Вокруг опять набито народу, все пустые места заняты. В наш проходняк положили этапника из Уреня. 45 лет, уже далеко не 1–й раз сидящего. Вроде бы ничего плохого о нем и не скажешь, спокойный, в Москве работал (грузчиком, что ли? Я точно не понял...) в Южном порту. Но – тупорылый примитив, быдло быдлом.

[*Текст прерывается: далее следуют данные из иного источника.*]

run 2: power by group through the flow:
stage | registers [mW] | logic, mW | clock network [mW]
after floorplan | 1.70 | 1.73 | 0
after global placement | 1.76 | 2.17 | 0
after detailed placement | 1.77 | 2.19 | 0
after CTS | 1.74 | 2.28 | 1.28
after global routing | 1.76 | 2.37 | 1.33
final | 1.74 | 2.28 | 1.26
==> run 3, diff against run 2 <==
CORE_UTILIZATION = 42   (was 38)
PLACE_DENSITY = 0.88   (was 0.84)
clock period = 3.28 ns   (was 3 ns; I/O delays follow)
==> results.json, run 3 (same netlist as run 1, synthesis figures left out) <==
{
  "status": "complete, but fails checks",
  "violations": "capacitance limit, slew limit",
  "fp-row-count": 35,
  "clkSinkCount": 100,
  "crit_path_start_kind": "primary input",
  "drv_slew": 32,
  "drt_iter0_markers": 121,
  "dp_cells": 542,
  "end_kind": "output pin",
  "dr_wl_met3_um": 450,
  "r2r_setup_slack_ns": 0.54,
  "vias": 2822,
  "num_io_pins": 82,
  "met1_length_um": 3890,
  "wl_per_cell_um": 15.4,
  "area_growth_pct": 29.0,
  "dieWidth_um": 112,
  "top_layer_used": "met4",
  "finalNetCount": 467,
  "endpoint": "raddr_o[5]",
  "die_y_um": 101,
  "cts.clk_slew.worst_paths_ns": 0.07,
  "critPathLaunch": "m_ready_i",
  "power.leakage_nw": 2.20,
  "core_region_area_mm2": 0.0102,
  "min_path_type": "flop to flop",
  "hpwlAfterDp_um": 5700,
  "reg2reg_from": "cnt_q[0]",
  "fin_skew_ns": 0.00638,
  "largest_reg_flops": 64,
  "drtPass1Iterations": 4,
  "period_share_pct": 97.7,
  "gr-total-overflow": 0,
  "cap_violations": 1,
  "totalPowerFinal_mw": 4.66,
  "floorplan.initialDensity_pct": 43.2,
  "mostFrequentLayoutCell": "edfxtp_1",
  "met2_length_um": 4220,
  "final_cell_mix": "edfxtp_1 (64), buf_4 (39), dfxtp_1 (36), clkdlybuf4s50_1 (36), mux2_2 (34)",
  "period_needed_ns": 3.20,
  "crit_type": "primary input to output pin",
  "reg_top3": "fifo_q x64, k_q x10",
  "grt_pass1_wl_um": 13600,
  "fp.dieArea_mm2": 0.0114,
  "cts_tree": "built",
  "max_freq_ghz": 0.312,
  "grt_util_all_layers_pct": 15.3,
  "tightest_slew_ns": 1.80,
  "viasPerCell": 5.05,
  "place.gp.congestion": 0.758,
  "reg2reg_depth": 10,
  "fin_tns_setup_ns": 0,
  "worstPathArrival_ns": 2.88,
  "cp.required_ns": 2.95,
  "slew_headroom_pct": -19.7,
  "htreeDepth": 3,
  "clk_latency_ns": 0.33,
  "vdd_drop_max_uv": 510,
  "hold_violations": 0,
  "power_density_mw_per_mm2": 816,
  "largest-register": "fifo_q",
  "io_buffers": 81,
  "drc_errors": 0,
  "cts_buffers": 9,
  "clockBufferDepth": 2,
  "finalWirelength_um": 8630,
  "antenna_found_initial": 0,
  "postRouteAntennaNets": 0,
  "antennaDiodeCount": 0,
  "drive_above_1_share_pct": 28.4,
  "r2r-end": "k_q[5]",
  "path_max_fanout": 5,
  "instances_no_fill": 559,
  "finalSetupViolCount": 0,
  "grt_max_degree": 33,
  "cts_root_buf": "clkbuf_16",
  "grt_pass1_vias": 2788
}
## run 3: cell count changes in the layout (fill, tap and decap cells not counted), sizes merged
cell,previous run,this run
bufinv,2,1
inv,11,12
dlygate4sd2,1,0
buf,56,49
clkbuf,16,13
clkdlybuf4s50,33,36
File: config.mk
export PLATFORM = sky130hd
export DESIGN_NAME = pipelined_cla_adder_flat
export DESIGN_NICKNAME = d
export VERILOG_FILES = /design/src/rtl/pipelined_cla_adder_if.sv /design/src/rtl/pipelined_cla_adder.sv /design/src/flat_wrapper.sv
export SDC_FILE = /design/constraint.sdc
export NUM_CORES = 1
export LEC_CHECK = 0
export BUFFER_PORTS_ARGS = -buffer_cell sky130_fd_sc_hd__buf_2
export CORE_ASPECT_RATIO = 0.75
export CORE_MARGIN = 2
export CORE_UTILIZATION = 52
export CTS_BUF_LIST = sky130_fd_sc_hd__clkbuf_16
export DETAILED_ROUTE_END_ITERATION = 10
export PLACE_DENSITY_LB_ADDON = 0.12
export REMOVE_ABC_BUFFERS = 1
export SLEW_MARGIN = 0
export SYNTH_ARGS = -nofsm -noshare
export SYNTH_HDL_FRONTEND = slang
export SYNTH_SLANG_ARGS = --single-unit
File: constraint.sdc
create_clock -name clk -period 2.8 [get_ports clk]
set_input_delay 0.14 -clock clk [delete_from_list [all_inputs] [get_ports clk]]
set_output_delay 0.14 -clock clk [all_outputs]
set_load 0.1 [all_outputs]
$ cat config.mk
export PLATFORM = sky130hd
export DESIGN_NAME = gmii_rx_frame
export DESIGN_NICKNAME = d
export VERILOG_FILES = /design/src/rtl/gmii_rx_pkg.sv /design/src/rtl/eth_crc32_d8.sv /design/src/rtl/gmii_rx_frame.sv
export SDC_FILE = /design/constraint.sdc
export NUM_CORES = 1
export LEC_CHECK = 0
export CAP_MARGIN = 10
export CORE_MARGIN = 2
export CORE_UTILIZATION = 55
export CTS_BUF_LIST = sky130_fd_sc_hd__clkbuf_2
export DETAILED_ROUTE_END_ITERATION = 10
export GPL_ROUTABILITY_DRIVEN = 0
export GPL_TIMING_DRIVEN = 0
export PLACE_DENSITY = 0.83
export SLEW_MARGIN = 20
export SYNTH_ARGS = -nofsm -noshare
export SYNTH_HDL_FRONTEND = slang
export SYNTH_SLANG_ARGS = --single-unit
$ cat constraint.sdc
create_clock -name clk -period 3.4 [get_ports clk]
set_input_delay 0.51 -clock clk [delete_from_list [all_inputs] [get_ports clk]]
set_output_delay 0.51 -clock clk [all_outputs]
set_load 0.02 [all_outputs]
$ cat src/rtl/gmii_rx_pkg.sv
// Shared GMII receive definitions: FSM states, Ethernet CRC-32 constants and
// the byte-wide reflected CRC-32 update used by the RX and TX paths.
package gmii_rx_pkg;

   typedef enum logic [1:0] {
      ST_IDLE = 2'd0,
      ST_PRE  = 2'd1,
      ST_DATA = 2'd2,
      ST_DROP = 2'd3
   } state_e;

   localparam logic [31:0] CRC_POLY      = 32'hEDB88320;
   localparam logic [31:0] CRC_INIT      = 32'hFFFFFFFF;
   localparam logic [31:0] CRC_RESIDUE   = 32'hDEBB20E3;
   localparam logic [7:0]  PREAMBLE_BYTE = 8'h55;
   localparam logic [7:0]  SFD_BYTE      = 8'hD5;

   // Reflected CRC-32, data consumed LSB first.
   function automatic logic [31:0] crc32_d8(input logic [31:0] crc, input logic [7:0] data);
      logic [31:0] c;
      c = crc;
      for (int i = 0; i < 8; i++) begin
         if ((c[0] ^ data[i]) == 1'b1) begin
            c = (c >> 1) ^ CRC_POLY;
         end else begin
            c = c >> 1;
         end
      end
      return c;
   endfunction

endpackage

$ cat src/rtl/eth_crc32_d8.sv
// Combinational next-state of the Ethernet CRC-32 register for one byte.
module eth_crc32_d8
   import gmii_rx_pkg::*;
(
   input  logic [31:0] crc_in,
   input  logic [7:0]  data,
   output logic [31:0] crc_out
);

   assign crc_out = crc32_d8(crc_in, data);

endmodule
**config.mk**
```make
export PLATFORM = sky130hd
export DESIGN_NAME = pwm_fader
export DESIGN_NICKNAME = d
export VERILOG_FILES = /design/src/rtl/pwm_fader.sv
export SDC_FILE = /design/constraint.sdc
export NUM_CORES = 1
export LEC_CHECK = 0
export CORE_MARGIN = 1.5
export CORE_UTILIZATION = 35
export DETAILED_ROUTE_END_ITERATION = 12
export PLACE_DENSITY = 0.61
export REMOVE_ABC_BUFFERS = 1
export SLEW_MARGIN = 25
export SYNTH_ARGS = -nofsm -noshare
export SYNTH_HDL_FRONTEND = slang
export SYNTH_SLANG_ARGS = --single-unit
```
**constraint.sdc**
```tcl
create_clock -name clk -period 9.1 [get_ports clk]
set_input_delay 0.91 -clock clk [delete_from_list [all_inputs] [get_ports clk]]
set_output_delay 0.91 -clock clk [all_outputs]
set_load 0.02 [all_outputs]
```
**src/rtl/pwm_fader.sv**
```systemverilog
// pwm_fader -- duty-cycle sequencer for a shared PWM modulator.
//
// Keeps a period counter that mirrors the modulator's state counter and walks
// the modulator's duty input from its current value to a requested target in
// programmable steps. Duty only changes on the last state of a period, so the
// modulator always sees one constant duty for a whole period.
//
// Parameters:
//   period - PWM states per period (>= 2); n = $clog2(period)
//   rate_w - width of the rate input
//
// Ports:
//   clk    in   PWM clock
//   rst_n  in   asynchronous active-low reset
//   target in   requested final duty (clamped to period)
//   step   in   duty change per update (0 is treated as 1)
//   rate   in   PWM periods per update, minus one
//   start  in   begin a fade (ignored while busy)
//   abort  in   cancel a running fade, duty holds; wins over start
//   duty   out  current duty, feeds the modulator
//   sync   out  high in the last state of each period
//   busy   out  fade in progress
//   done   out  one-cycle pulse when a fade reaches its target
//   out    out  only with PWM_FADER_OUT_EN: built-in PWM, out = duty > cnt
//
// Optional feature macro: PWM_FADER_OUT_EN (adds the out port).
module pwm_fader #(
  parameter int period = 16,
  parameter int rate_w = 8,
  localparam int n = $clog2(period)
) (
  input  logic              clk,
  input  logic              rst_n,
  input  logic [n-1:0]      target,
  input  logic [n-1:0]      step,
  input  logic [rate_w-1:0] rate,
  input  logic              start,
  input  logic              abort,
  output logic [n-1:0]      duty,
  output logic              sync,
  output logic              busy,
  output logic              done
`ifdef PWM_FADER_OUT_EN
  ,
  output logic              out
`endif
);

  localparam int nw = n + 1;
  localparam logic [n-1:0]  cnt_max = n'(period - 1);
  localparam logic [nw-1:0] tgt_cap = nw'(period);

  typedef enum logic [0:0] {IDLE = 1'b0, FADE = 1'b1} state_t;

  state_t              state_r, state_s;
  logic [n-1:0]        cnt_r;
  logic [n-1:0]        duty_r, duty_s;
  logic [n-1:0]        tgt_r, tgt_s;
  logic [n-1:0]        stp_r, stp_s;
  logic [rate_w-1:0]   rate_r, rate_s;
  logic [rate_w-1:0]   pre_r, pre_s;
  logic                busy_r, busy_s;
  logic                done_r, done_s;

  logic [nw-1:0]       req_x;
  logic [n-1:0]        req_tgt_s;
  logic [n-1:0]        req_stp_s;
  logic [nw-1:0]       duty_x, tgt_x, stp_x, sum_x, dif_x, move_x;

  assign sync = (cnt_r == cnt_max);
  assign duty = duty_r;
  assign busy = busy_r;
  assign done = done_r;

`ifdef PWM_FADER_OUT_EN
  assign out = (duty_r > cnt_r);
`endif

  // period counter, wraps exactly like the modulator's state counter
  always_ff @(posedge clk or negedge rst_n) begin
    if (!rst_n) begin
      cnt_r <= {n{1'b0}};
    end else if (sync) begin
      cnt_r <= {n{1'b0}};
    end else begin
      cnt_r <= cnt_r + n'(1);
    end
  end

  // request conditioning: clamp target to period, promote step 0 to 1
  always_comb begin
    req_x = {1'b0, target};
    if (req_x > tgt_cap) begin
      req_tgt_s = tgt_cap[n-1:0];
    end else begin
      req_tgt_s = target;
    end
    if (step == {n{1'b0}}) begin
      req_stp_s = n'(1);
    end else begin
      req_stp_s = step;
    end
  end

  // one saturating step toward the target, one bit wider so it cannot wrap
  always_comb begin
    duty_x = {1'b0, duty_r};
    tgt_x  = {1'b0, tgt_r};
    stp_x  = {1'b0, stp_r};
    sum_x  = duty_x + stp_x;
    dif_x  = duty_x - tgt_x;
    if (duty_x < tgt_x) begin
      if (sum_x > tgt_x) begin
        move_x = tgt_x;
      end else begin
        move_x = sum_x;
      end
    end else begin
      if (dif_x <= stp_x) begin
        move_x = tgt_x;
      end else begin
        move_x = duty_x - stp_x;
      end
    end
  end

  // next-state and output decode for the IDLE/FADE sequencer
  always_comb begin
    state_s = state_r;
    duty_s  = duty_r;
    tgt_s   = tgt_r;
    stp_s   = stp_r;
    rate_s  = rate_r;
    pre_s   = pre_r;
    done_s  = 1'b0;
    case (state_r)
      IDLE: begin
        if (start && !abort) begin
          tgt_s  = req_tgt_s;
          stp_s  = req_stp_s;
          rate_s = rate;
          pre_s  = {rate_w{1'b0}};
          // nothing to do: report completion without ever going busy
          if (req_tgt_s == duty_r) begin
            done_s = 1'b1;
          end else begin
            state_s = FADE;
          end
        end else begin
          state_s = IDLE;
        end
      end
      FADE: begin
        if (abort) begin
          state_s = IDLE;
          pre_s   = {rate_w{1'b0}};
        end else if (sync) begin
          if (pre_r != rate_r) begin
            pre_s = pre_r + rate_w'(1);
          end else begin
            pre_s  = {rate_w{1'b0}};
            duty_s = move_x[n-1:0];
            if (move_x == tgt_x) begin
              state_s = IDLE;
              done_s  = 1'b1;
            end else begin
              state_s = FADE;
            end
          end
        end else begin
          state_s = FADE;
        end
      end
      default: begin
        state_s = IDLE;
      end
    endcase
    busy_s = (state_s == FADE);
  end

  // sequencer state, latched request and registered outputs
  always_ff @(posedge clk or negedge rst_n) begin
    if (!rst_n) begin
      state_r <= IDLE;
      duty_r  <= {n{1'b0}};
      tgt_r   <= {n{1'b0}};
      stp_r   <= {n{1'b0}};
      rate_r  <= {rate_w{1'b0}};
      pre_r   <= {rate_w{1'b0}};
      busy_r  <= 1'b0;
      done_r  <= 1'b0;
    end else begin
      state_r <= state_s;
      duty_r  <= duty_s;
      tgt_r   <= tgt_s;
      stp_r   <= stp_s;
      rate_r  <= rate_s;
      pre_r   <= pre_s;
      busy_r  <= busy_s;
      done_r  <= done_s;
    end
  end

endmodule

```
==> results.toml <==
[timing]
setup_viol = 0
hold_viol = 0
fmax_ghz = 0.295
hold-worst-slack_ns = 0.476
post-route-period-util_pct = 37.2
fin_setup_tns_ns = 0
fin_crit_ns = 3.39
rsz0062_at_grt = "false"
slew_violations = 0
relSlewSlack_pct = 48.8
worst_pin_slew_ns = 0.760
final.setup_skew_ns = 0.00683

[place]
io_buffers = 26
globalplace.congestion = 0.801
hpwlAfterDp_um = 3790

[route]
antenna_left = 0
dr.pass1.iters = 8
wl_per_cell_um = 14.4
drt_iter0_drc = 94
routed_via_density = 5.24
vias = 1818
drc = 2
routed_wl_um = 5000

[die]
initial_core_util_pct = 36.6
top_level_ports = 27
rows = 29
core_area_um2 = 6420
dieArea_um2 = 7220
die_h_um = 85.0
die_x_um = 85.0

[synth]
synth_area_um2 = 2350
syn_area_per_cell_um2 = 9.88
synthMuxAreaShare_pct = 5.27
synth.most_common_cell = "dfrtp_1"
synth_edf_count = 0
netlist_top_cells_count = "dfrtp_1, o21ai_0, ha_1"
yosysUniqueCellTypes = 45
ys_ff_latch = 34
yosysWarnings = 0
ys.flop_type = "dfrtp_1"
yosys.area_share.simple_pct = 15.4
synth_top_family_by_area = "compound AO/OA/AOI/OAI gates"
postSynthCellCount = 238
synthXorXnorAreaFrac_pct = 8.14
synth-compound-area-share_pct = 17.4
synth_area_leaders = "dfrtp_1, ha_1, o21ai_0, mux2_2, xnor2_1"
synthAdderAreaFrac_pct = 14.3
synth_top_area_share_pct = 36.2
seq_area_frac_synth_pct = 36.2
yosys.area.top_type = "dfrtp_1"
synthArstFlopShare_pct = 100

[setup_path]
setup.worst_path.start_class = "register"
end_kind = "register"
regToRegStartpoint = "duty[2]"
arrival_ns = 3.55
rrSetupSlack_ns = 5.71
cp.required_ns = 9.27
critPathLaunch = "duty[2]"
cp_max_fo = 8
criticalPathCategory = "register to register"

[power_and_ir_drop]
leakage_nw = 1.19
intPower_uw = 461
p_clk_share_pct = 14.0
power.switching_uw = 363
swShare_pct = 44.1
irDropWorstVdd_mv = 0.115
seqPwrFrac_pct = 27.4
comb_power_share_pct = 58.6
p_per_area_nw_per_um2 = 295

[final_layout]
finish.net_count = 314
antenna_cells = 0
post-route-util_pct = 43.6
n_fill_cell = 629
drive_gt1_share_pct = 10.7
syn_to_final_growth_pct = 19.0

[cts]
cts.path.max_buffers = 2
root_buffer = "clkbuf_8"
cts_made_buffers = 5
clkLatencyLatePin_ns = 0.28
ctsHoldBuffers = 0
cts_htree_levels = 2
cts-resized-gates = 0
cts_sinks = 34
clk_pin_slew_ns = 0.07
cts_tree = "yes"
cts_setup_buffers = 0

[global_routing]
antenna_found_initial = 0
grt_pass1_vias = 1746
grt_use_total_pct = 15.2
grt_overflow = 0
grt_pass1_wl_um = 8720
grt_start_max_net_pins = 35

[min_path]
worstHoldStart = "cnt_r[3]"
hp-class = "register to register"

[outcome]
status = "finished, violations left"
violations = "design-rule violations"

[job]
max-cap-violations = 0
[critical path: stages, from the launching register on]
cell and delay (ns):
dfrtp_1 0.47, ha_1 0.49, nor2_1 0.11, a221oi_4 0.27, xor2_2 0.30, ha_1 0.30, nand4_1 0.08, o21ai_0 0.07
a21oi_1 0.34, nor2_4 0.13, a221o_1 0.36, a21oi_1 0.24, o31ai_1 0.11
[power by group through the flow]
stage | sequential, mW | clock [mW] | combinational [mW]
floorplan | 0.222 | 0 | 0.376
global placement | 0.229 | 0 | 0.472
detailed placement | 0.230 | 0 | 0.481
CTS | 0.227 | 0.120 | 0.484
global route | 0.232 | 0.129 | 0.551
finish | 0.226 | 0.115 | 0.483
[flip-flops by register name, indices dropped and copies added, names as in the netlist]
name / flops
done: 1
busy: 1
cnt_r: 4
pre_r: 8
stp_r: 4
tgt_r: 4
rate_r: 8
duty: 4
[final timing paths]
check                                 end  cells past startpoint
worst max-delay path                 done                     12
worst min-delay path             cnt_r[3]                      1
worst max register to register       done                     12
worst min register to register   cnt_r[3]                      1
max in group asynchronous       rate_r[3]                      2
min in group asynchronous       rate_r[7]                      2
[per-stage QoR]
| stage | power [mW] | setup WS (ns) | instance area [um2] | std cells |
|---|---|---|---|---|
| 2_1_floorplan | 0.598 | 6.02 | 2330 | 234 |
| 3_3_place_gp | 0.701 | 5.60 | 2690 | 338 |
| 3_5_place_dp | 0.711 | 5.49 | 2690 | 338 |
| 4_1_cts | 0.831 | 5.70 | 2790 | 346 |
| 5_1_grt | 0.913 | 5.46 | 2800 | 347 |
| 6_report | 0.825 | 5.71 | 2800 | 347 |
[layer usage]
| metal | global-route usage, % | vias up | part of all wire, % |
|---|---|---|---|
| met5 | 0 | - | 0 |
| met4 | 3.13 | 0 | 0.44 |
| met3 | 2.92 | 2 | 5.2 |
| met2 | 22.0 | 46 | 43 |
| met1 | 23.4 | 858 | 51 |
| li1 | - | 912 | - |
[placed cells by master, fill, tap and decap left out, types with 7 or more instances in the layout]
| cell type | count |
|---|---|
| nor2_1 | 16 |
| nand2_1 | 12 |
| clkdlybuf4s50_1 | 26 |
| inv_1 | 14 |
| nand3_1 | 7 |
| mux2_2 | 11 |
| nor2b_1 | 8 |
| o21ai_0 | 26 |
| dfrtp_1 | 34 |
| ha_1 | 22 |
| xor2_1 | 9 |
| xnor2_1 | 11 |
| a21oi_1 | 14 |
[cell type report]
class | count | area (um2) | area share, %
clock buffers | 6 | 82.6 | 2.95
multi-input cells | 185 | 1420 | 50.8
clock inverters | 2 | 12.5 | 0.447
well taps | 77 | 96.3 | 3.44
repair buffers | 28 | 279 | 9.96
flip-flops and latches | 34 | 851 | 30.4
inverters | 15 | 56.3 | 2.01
[cell families (layout without fill, tap and decap cells)]
family	Yosys count	after routing
AOI/OAI and AO/OA	62	62
xor gates and xnor gates	21	21
adders and majority gates	25	25
buffers and inverters	19	51
DFF	34	34
muxes	11	11
and+or+nand+nor	66	66
Note: power is estimated with default switching activity, not from simulation.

О, мерзкое сиволапое простонародье!.. Тупые, примитивные, грубые, неотесанные, невежественные просто до изумления... Из всей высшей культуры прилипло к ним только – в совершенно гипертрофированном, карикатурном, смехотворном виде – только личная гигиена, привычка ежедневно (и не по разу) до исступления полировать щеткой зубы, спать непременно на простынях, да совершенно комическое отвращение к неприятным запахам, – можно подумать, что это быдло сиволапое в своих селах и городишках не бензин да навоз всю жизнь нюхало, а самые изысканные благовония!..

О, тупое, примитивное, сиволапое простонародье, быдло, чернь! Как же я вас ненавижу! Вы мешаете мне жить одним своим существованием, а уж тем паче – своей грубостью и хамством, своими наглыми бесцеремонными попытками отобрать у меня то, что есть у меня, а у вас нету, а вам хочется... Страна стихийных коммуняк. “Россия – левая страна”, по Зюганову. Особенно я ненавижу это быдло по утрам, просыпаясь здесь, в неволе, в бараке, вставая еще до подъема и видя первые эти тупые хари, вставшие еще раньше меня.